人工的につくった知的な振る舞いをするもの(システム)である
――溝口 理一郎(北陸先端科学技術大学院大学 教授)
人工的につくられた人間のような知能、ないしはそれをつくる技術
――松尾 豊(東京大学大学院工学系研究科 教授)
学習・推論・判断といった人間の知能をもつ機能を備えたコンピューターシステム
――大辞林 第三版
AI(人工知能)って結局何? 機械学習と深層学習の違いは? 今さら聞けないAIの基本を徹底解説!
昨今さまざまな製品に導入され、私たちの生活にもすっかり浸透した「AI」。AIが今最も注目を集める技術の一つであることは理解しつつも、「AIって結局何なの?」「機械学習や深層学習とAIは別物?」など、あやふやな部分も多いのではないでしょうか?
そこで今回は今さら聞けないAIの基本を徹底解説! AI業界に興味があるエンジニアはもちろん、AIを使ったビジネスを検討している人も必見です。
AIとは?
AIとは、Artificial Intelligence(アーティフィシャル・インテリジェンス)の略で、日本語では「人工知能」と訳されます。2014年には「20年後までに、AI・ロボットによって人間の仕事の約50%が消滅する」という説が広まり、「AIは怖いもの」というイメージを持っている人も多いかもしれません。一方で、超少子高齢化社会により今後労働者が不足するといわれている日本にとって、AIは救世主になる可能性も秘めています。

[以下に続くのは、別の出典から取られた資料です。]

<file path="config.mk">
export PLATFORM = sky130hd
export DESIGN_NAME = data_stack
export DESIGN_NICKNAME = d
export VERILOG_FILES = /design/src/rtl/stack_pkg.sv /design/src/rtl/stack_spill_ram.sv /design/src/rtl/data_stack.sv
export SDC_FILE = /design/constraint.sdc
export NUM_CORES = 1
export LEC_CHECK = 0
export BUFFER_PORTS_ARGS = -buffer_cell sky130_fd_sc_hd__buf_2
export CAP_MARGIN = 20
export CORE_UTILIZATION = 55
export CTS_BUF_LIST = sky130_fd_sc_hd__clkbuf_16
export DETAILED_ROUTE_END_ITERATION = 10
export GPL_ROUTABILITY_DRIVEN = 0
export HOLD_SLACK_MARGIN = 0.1
export MAX_ROUTING_LAYER = met4
export PLACE_DENSITY_LB_ADDON = 0.25
export SLEW_MARGIN = 20
export SYNTH_ARGS = -nofsm -noshare
export SYNTH_HDL_FRONTEND = slang
export SYNTH_SLANG_ARGS = --single-unit
</file>
<file path="constraint.sdc">
create_clock -name clk -period 4.44 [get_ports clk]
set_input_delay 0 -clock clk [delete_from_list [all_inputs] [get_ports clk]]
set_output_delay 0 -clock clk [all_outputs]
set_load 0.1 [all_outputs]
</file>
===== src/rtl/snake_nav_pkg.sv =====
// rtl/snake_nav_pkg.sv - direction encoding, button indices and turn helpers for the snake navigation controller
package snake_nav_pkg;

  typedef logic [1:0] dir_t;

  localparam dir_t DIR_UP    = 2'b00;
  localparam dir_t DIR_LEFT  = 2'b01;
  localparam dir_t DIR_RIGHT = 2'b10;
  localparam dir_t DIR_DOWN  = 2'b11;

  localparam int MAX_PLAYERS     = 4;
  localparam int MAX_QUEUE_DEPTH = 4;

  // Bit positions of one player's buttons inside a 4-bit button vector.
  typedef enum logic [1:0] {
    BTN_U = 2'd0,
    BTN_D = 2'd1,
    BTN_L = 2'd2,
    BTN_R = 2'd3
  } btn_idx_e;

  typedef struct packed {
    logic valid;
    dir_t dir;
  } turn_req_t;

  // Reversal: the two directions differ in both bits.
  function automatic logic is_opposite(input dir_t a, input dir_t b);
    return (a ^ b) == 2'b11;
  endfunction

  // Vertical directions (00, 11) have equal bits, horizontal ones (01, 10) differ.
  function automatic logic is_perpendicular(input dir_t a, input dir_t b);
    return (a[1] ^ a[0]) != (b[1] ^ b[0]);
  endfunction

  // Reduce simultaneous presses to a single candidate, U > D > L > R.
  function automatic turn_req_t pick_turn(input logic [3:0] press);
    turn_req_t req;
    req.valid = 1'b1;
    if (press[BTN_U])      req.dir = DIR_UP;
    else if (press[BTN_D]) req.dir = DIR_DOWN;
    else if (press[BTN_L]) req.dir = DIR_LEFT;
    else if (press[BTN_R]) req.dir = DIR_RIGHT;
    else begin
      req.valid = 1'b0;
      req.dir   = DIR_UP;
    end
    return req;
  endfunction

endpackage
### src/rtl/hazard_ctrl.sv
// Pipeline hazard controller: per-stage stall/squash from memory handshakes, redirects,
// load-use and CSR flushes, plus a dmem stall watchdog. Optional perf counters: HAZARD_PERF_CNT_EN.
module hazard_ctrl #(
  parameter int NUM_STAGES    = 5,
  parameter int FLUSH_CYCLES  = 2,
  parameter int STALL_TIMEOUT = 255
) (
  input  logic                  clk_i,
  input  logic                  rst_ni,
  input  logic                  imem_gnt_i,
  input  logic                  imem_rvalid_i,
  input  logic                  dmem_gnt_i,
  input  logic                  dmem_rvalid_i,
  input  logic                  dmem_expected_i,
  input  logic                  redirect_i,
  input  logic                  csr_flush_i,
  input  logic                  load_use_stall_i,
  input  logic                  timeout_clr_i,
  output logic [NUM_STAGES-1:0] stage_stall_o,
  output logic [NUM_STAGES-1:0] stage_squash_o,
  output logic                  flush_busy_o,
  output logic                  timeout_o
`ifdef HAZARD_PERF_CNT_EN
  ,
  output logic [31:0]           perf_stall_cycles_o,
  output logic [31:0]           perf_flushes_o
`endif
);

  localparam int              WD_W       = $clog2(STALL_TIMEOUT + 1);
  localparam logic [WD_W-1:0] WD_MAX     = WD_W'(STALL_TIMEOUT);
  localparam logic [3:0]      FLUSH_LOAD = 4'(FLUSH_CYCLES);

  logic            imem_stall;
  logic            dmem_stall;
  logic [3:0]      flush_cnt_q, flush_cnt_d;
  logic [WD_W-1:0] wd_cnt_q, wd_cnt_d;
  logic            timeout_d;

  assign imem_stall = !(imem_gnt_i && imem_rvalid_i);
  assign dmem_stall = dmem_expected_i && !(dmem_gnt_i && dmem_rvalid_i);

  // A new CSR flush restarts the countdown even if one is already running.
  always_comb begin
    flush_cnt_d = flush_cnt_q;
    if (csr_flush_i)              flush_cnt_d = FLUSH_LOAD;
    else if (flush_cnt_q != 4'd0) flush_cnt_d = flush_cnt_q - 4'd1;
  end

  assign flush_busy_o = csr_flush_i | (flush_cnt_q != 4'd0);

  always_comb begin
    stage_stall_o     = {NUM_STAGES{dmem_stall}};
    stage_squash_o    = '0;
    stage_stall_o[0]  = imem_stall | dmem_stall | flush_busy_o | load_use_stall_i;
    stage_squash_o[0] = redirect_i;
    stage_stall_o[1]  = imem_stall | dmem_stall | load_use_stall_i;
    stage_squash_o[1] = redirect_i | flush_busy_o;
    stage_squash_o[2] = load_use_stall_i | imem_stall;
  end

  // Timeout is set on the same edge the counter reaches its limit; clear beats set.
  always_comb begin
    wd_cnt_d  = '0;
    timeout_d = timeout_o;
    if (timeout_clr_i) begin
      wd_cnt_d  = '0;
      timeout_d = 1'b0;
    end else if (dmem_stall) begin
      wd_cnt_d = (wd_cnt_q == WD_MAX) ? WD_MAX : wd_cnt_q + WD_W'(1);
      if (wd_cnt_d == WD_MAX) timeout_d = 1'b1;
    end
  end

  always_ff @(posedge clk_i or negedge rst_ni) begin
    if (!rst_ni) begin
      flush_cnt_q <= 4'd0;
      wd_cnt_q    <= '0;
      timeout_o   <= 1'b0;
    end else begin
      flush_cnt_q <= flush_cnt_d;
      wd_cnt_q    <= wd_cnt_d;
      timeout_o   <= timeout_d;
    end
  end

`ifdef HAZARD_PERF_CNT_EN
  logic flush_busy_q;

  always_ff @(posedge clk_i or negedge rst_ni) begin
    if (!rst_ni) begin
      flush_busy_q        <= 1'b0;
      perf_stall_cycles_o <= 32'd0;
      perf_flushes_o      <= 32'd0;
    end else begin
      flush_busy_q <= flush_busy_o;
      if (stage_stall_o[0] && (perf_stall_cycles_o != 32'hFFFF_FFFF))
        perf_stall_cycles_o <= perf_stall_cycles_o + 32'd1;
      if (flush_busy_o && !flush_busy_q && (perf_flushes_o != 32'hFFFF_FFFF))
        perf_flushes_o <= perf_flushes_o + 32'd1;
    end
  end
`endif

endmodule
## src/rtl/fc_seq_ctrl.sv

```systemverilog
// Fully-connected layer sequencer: result = data x weight + bias computed on one
// shared multiply-accumulate unit, streaming one result per (row, column) pair.
module fc_seq_ctrl #(
  parameter int unsigned batch_size   = 1,
  parameter int unsigned feature_size = 3,
  parameter int unsigned bias_size    = 2,
  parameter int unsigned addr_w       = 8
) (
  input  logic              clk,
  input  logic              rst,
  input  logic              start,
  output logic              busy,
  output logic              done,
  output logic              rd_en,
  output logic [addr_w-1:0] d_addr,
  output logic [addr_w-1:0] w_addr,
  output logic [addr_w-1:0] b_addr,
  input  logic [31:0]       d_rdata,
  input  logic [31:0]       w_rdata,
  input  logic [31:0]       b_rdata,
  output logic              res_valid,
  input  logic              res_ready,
  output logic [31:0]       res_data,
  output logic [15:0]       res_row,
  output logic [15:0]       res_col
);

  typedef enum logic [2:0] {
    IDLE,
    BIAS,
    MAC,
    DRAIN,
    OUT,
    DONE
  } state_t;

  localparam logic [15:0] last_row = 16'(batch_size - 1);
  localparam logic [15:0] last_col = 16'(bias_size - 1);
  localparam logic [15:0] last_k   = 16'(feature_size - 1);

  state_t      state, state_nxt;
  logic [15:0] i, i_nxt;
  logic [15:0] j, j_nxt;
  logic [15:0] k, k_nxt;
  logic [31:0] acc, acc_nxt;
  logic [31:0] prod;

  logic              busy_nxt;
  logic              done_nxt;
  logic              rd_en_nxt;
  logic [addr_w-1:0] d_addr_nxt;
  logic [addr_w-1:0] w_addr_nxt;
  logic [addr_w-1:0] b_addr_nxt;
  logic              res_valid_nxt;
  logic [31:0]       res_data_nxt;
  logic [15:0]       res_row_nxt;
  logic [15:0]       res_col_nxt;

  // Operands arriving this cycle were requested one step earlier, so the
  // product always belongs to the previous k.
  assign prod = d_rdata * w_rdata;

  always_ff @(posedge clk or posedge rst) begin
    if (rst) begin
      state     <= IDLE;
      i         <= '0;
      j         <= '0;
      k         <= '0;
      acc       <= '0;
      busy      <= 1'b0;
      done      <= 1'b0;
      rd_en     <= 1'b0;
      d_addr    <= '0;
      w_addr    <= '0;
      b_addr    <= '0;
      res_valid <= 1'b0;
      res_data  <= '0;
      res_row   <= '0;
      res_col   <= '0;
    end else begin
      state     <= state_nxt;
      i         <= i_nxt;
      j         <= j_nxt;
      k         <= k_nxt;
      acc       <= acc_nxt;
      busy      <= busy_nxt;
      done      <= done_nxt;
      rd_en     <= rd_en_nxt;
      d_addr    <= d_addr_nxt;
      w_addr    <= w_addr_nxt;
      b_addr    <= b_addr_nxt;
      res_valid <= res_valid_nxt;
      res_data  <= res_data_nxt;
      res_row   <= res_row_nxt;
      res_col   <= res_col_nxt;
    end
  end

  always_comb begin
    state_nxt = state;
    i_nxt     = i;
    j_nxt     = j;
    k_nxt     = k;
    acc_nxt   = acc;

    case (state)
      IDLE: begin
        if (start) begin
          i_nxt     = '0;
          j_nxt     = '0;
          k_nxt     = '0;
          state_nxt = BIAS;
        end
      end
      BIAS: begin
        k_nxt     = '0;
        state_nxt = MAC;
      end
      MAC: begin
        if (k == 16'd0) begin
          acc_nxt = b_rdata;
        end else begin
          acc_nxt = acc + prod;
        end
        k_nxt = k + 16'd1;
        if (k == last_k) begin
          state_nxt = DRAIN;
        end
      end
      DRAIN: begin
        acc_nxt   = acc + prod;
        state_nxt = OUT;
      end
      OUT: begin
        if (res_ready) begin
          if (j == last_col) begin
            j_nxt = '0;
            if (i == last_row) begin
              i_nxt     = '0;
              state_nxt = DONE;
            end else begin
              i_nxt     = i + 16'd1;
              state_nxt = BIAS;
            end
          end else begin
            j_nxt     = j + 16'd1;
            state_nxt = BIAS;
          end
        end
      end
      DONE: begin
        state_nxt = IDLE;
      end
      default: begin
        state_nxt = IDLE;
      end
    endcase
  end

  // Outputs are registered from the upcoming state so they line up with the
  // state itself while staying glitch-free; addresses hold when not reading.
  always_comb begin
    busy_nxt      = (state_nxt != IDLE);
    done_nxt      = (state_nxt == DONE);
    rd_en_nxt     = (state_nxt == BIAS) || (state_nxt == MAC);
    res_valid_nxt = (state_nxt == OUT);
    d_addr_nxt    = d_addr;
    w_addr_nxt    = w_addr;
    b_addr_nxt    = b_addr;
    res_data_nxt  = res_data;
    res_row_nxt   = res_row;
    res_col_nxt   = res_col;

    if (state_nxt == BIAS) begin
      b_addr_nxt = addr_w'(j_nxt);
    end
    if (state_nxt == MAC) begin
      d_addr_nxt = addr_w'(32'(i_nxt) * feature_size + 32'(k_nxt));
      w_addr_nxt = addr_w'(32'(k_nxt) * bias_size + 32'(j_nxt));
    end
    if (state_nxt == OUT) begin
      res_data_nxt = acc_nxt;
      res_row_nxt  = i_nxt;
      res_col_nxt  = j_nxt;
    end
  end

endmodule
```
==> config.mk <==
export PLATFORM = sky130hd
export DESIGN_NAME = uart_alu_top
export DESIGN_NICKNAME = d
export VERILOG_FILES = /design/src/rtl/uart_alu_pkg.sv /design/src/rtl/uart_alu_top_core.sv /design/src/rtl/uart_alu_top.sv
export SDC_FILE = /design/constraint.sdc
export NUM_CORES = 1
export LEC_CHECK = 0
export BUFFER_PORTS_ARGS = -buffer_cell sky130_fd_sc_hd__clkbuf_2
export CORE_MARGIN = 1
export CORE_UTILIZATION = 40
export CTS_CLUSTER_SIZE = 10
export DETAILED_ROUTE_END_ITERATION = 10
export SYNTH_ARGS = -nofsm -noshare
export SYNTH_HDL_FRONTEND = slang
export SYNTH_HIERARCHICAL = 1
export SYNTH_SLANG_ARGS = --single-unit
==> constraint.sdc <==
create_clock -name i_clk -period 4.05 [get_ports i_clk]
set_input_delay 1.215 -clock i_clk [delete_from_list [all_inputs] [get_ports i_clk]]
set_output_delay 1.215 -clock i_clk [all_outputs]
set_load 0.05 [all_outputs]
**config.mk**
```make
export PLATFORM = sky130hd
export DESIGN_NAME = cpu7_dbus_sram_bridge
export DESIGN_NICKNAME = d
export VERILOG_FILES = /design/src/rtl/cpu7_dbus_sram_bridge_pkg.sv /design/src/rtl/cpu7_dbus_sram_bridge_llbit.sv /design/src/rtl/cpu7_dbus_sram_bridge.sv
export SDC_FILE = /design/constraint.sdc
export NUM_CORES = 1
export LEC_CHECK = 0
export CORE_MARGIN = 2
export CORE_UTILIZATION = 42
export DETAILED_ROUTE_END_ITERATION = 10
export PLACE_DENSITY = 0.84
export SLEW_MARGIN = 0
export SYNTH_ARGS = -nofsm -noshare
export SYNTH_HDL_FRONTEND = slang
export SYNTH_SLANG_ARGS = --single-unit
```
**constraint.sdc**
```tcl
create_clock -name clk -period 4.2 [get_ports clk]
set_input_delay 0.63 -clock clk [delete_from_list [all_inputs] [get_ports clk]]
set_output_delay 0.63 -clock clk [all_outputs]
set_load 0.05 [all_outputs]
```
==> src/rtl/pipe_wb_regfile.sv <==
// pipe_wb_regfile: writeback stage and architectural register file.
//   Selects the writeback data from the MEM/WB staged values, commits it to a
//   32-entry register file (x0 hardwired to zero), serves two combinational read
//   ports to ID, and counts committed register writes.
// Optional feature (macro WB_RF_BYPASS_EN): write-through bypass on the read ports.
// Ports:
//   clk, rst                 clock, synchronous active-high reset
//   wb_alu_out/dmem_out/pc4/rs_data_out  writeback data sources
//   wb_rf_waddr/wena/mux_sel destination index, write enable, source select
//   id_raddr1/2, id_rdata1/2 read port indices and data
//   wb_wdata                 selected writeback data (for forwarding)
//   rf_write_cnt             number of committed register writes (wraps)
module pipe_wb_regfile #(
  parameter int unsigned DATA_W = 32,
  parameter int unsigned CNT_W  = 32
) (
  input  logic              clk,
  input  logic              rst,
  input  logic [DATA_W-1:0] wb_alu_out,
  input  logic [DATA_W-1:0] wb_dmem_out,
  input  logic [DATA_W-1:0] wb_pc4,
  input  logic [DATA_W-1:0] wb_rs_data_out,
  input  logic [4:0]        wb_rf_waddr,
  input  logic              wb_rf_wena,
  input  logic [2:0]        wb_rf_mux_sel,
  input  logic [4:0]        id_raddr1,
  input  logic [4:0]        id_raddr2,
  output logic [DATA_W-1:0] id_rdata1,
  output logic [DATA_W-1:0] id_rdata2,
  output logic [DATA_W-1:0] wb_wdata,
  output logic [CNT_W-1:0]  rf_write_cnt
);

  logic [DATA_W-1:0] regs_q [32];
  logic [DATA_W-1:0] regs_d [32];
  logic [CNT_W-1:0]  cnt_q, cnt_d;
  logic              wr_valid;

  // Reserved selects fall back to the ALU result so the output is always defined.
  always_comb begin
    case (wb_rf_mux_sel)
      3'd1:    wb_wdata = wb_dmem_out;
      3'd2:    wb_wdata = wb_pc4;
      3'd3:    wb_wdata = wb_rs_data_out;
      default: wb_wdata = wb_alu_out;
    endcase
  end

  // Write request ignoring reset; reused by the bypass path, which stays live in reset.
  assign wr_valid = wb_rf_wena && (wb_rf_waddr != 5'd0);

  always_comb begin
    regs_d = regs_q;
    cnt_d  = cnt_q;
    if (rst) begin
      for (int i = 0; i < 32; i++) begin
        regs_d[i] = '0;
      end
      cnt_d = '0;
    end else if (wr_valid) begin
      regs_d[wb_rf_waddr] = wb_wdata;
      cnt_d               = cnt_q + CNT_W'(1);
    end
    regs_d[0] = '0;
  end

  always_ff @(posedge clk) begin
    regs_q <= regs_d;
    cnt_q  <= cnt_d;
  end

  always_comb begin
    id_rdata1 = (id_raddr1 == 5'd0) ? '0 : regs_q[id_raddr1];
    id_rdata2 = (id_raddr2 == 5'd0) ? '0 : regs_q[id_raddr2];
`ifdef WB_RF_BYPASS_EN
    // wr_valid already excludes index 0, so x0 is never bypassed.
    if (wr_valid && (id_raddr1 == wb_rf_waddr)) id_rdata1 = wb_wdata;
    if (wr_valid && (id_raddr2 == wb_rf_waddr)) id_rdata2 = wb_wdata;
`endif
  end

  assign rf_write_cnt = cnt_q;

endmodule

この見出しでは、AIとはどんなものなのかを徹底解説。「そもそもAIとは?」という内容から「機械学習・深層学習とは?」まで掘り下げて解説していきます。
AIってどういう意味?
AIの定義についてはこれまで数多く議論されてきましたが、実は明確な定義はありません。AIの定義として語られているものの一部は以下の通りです。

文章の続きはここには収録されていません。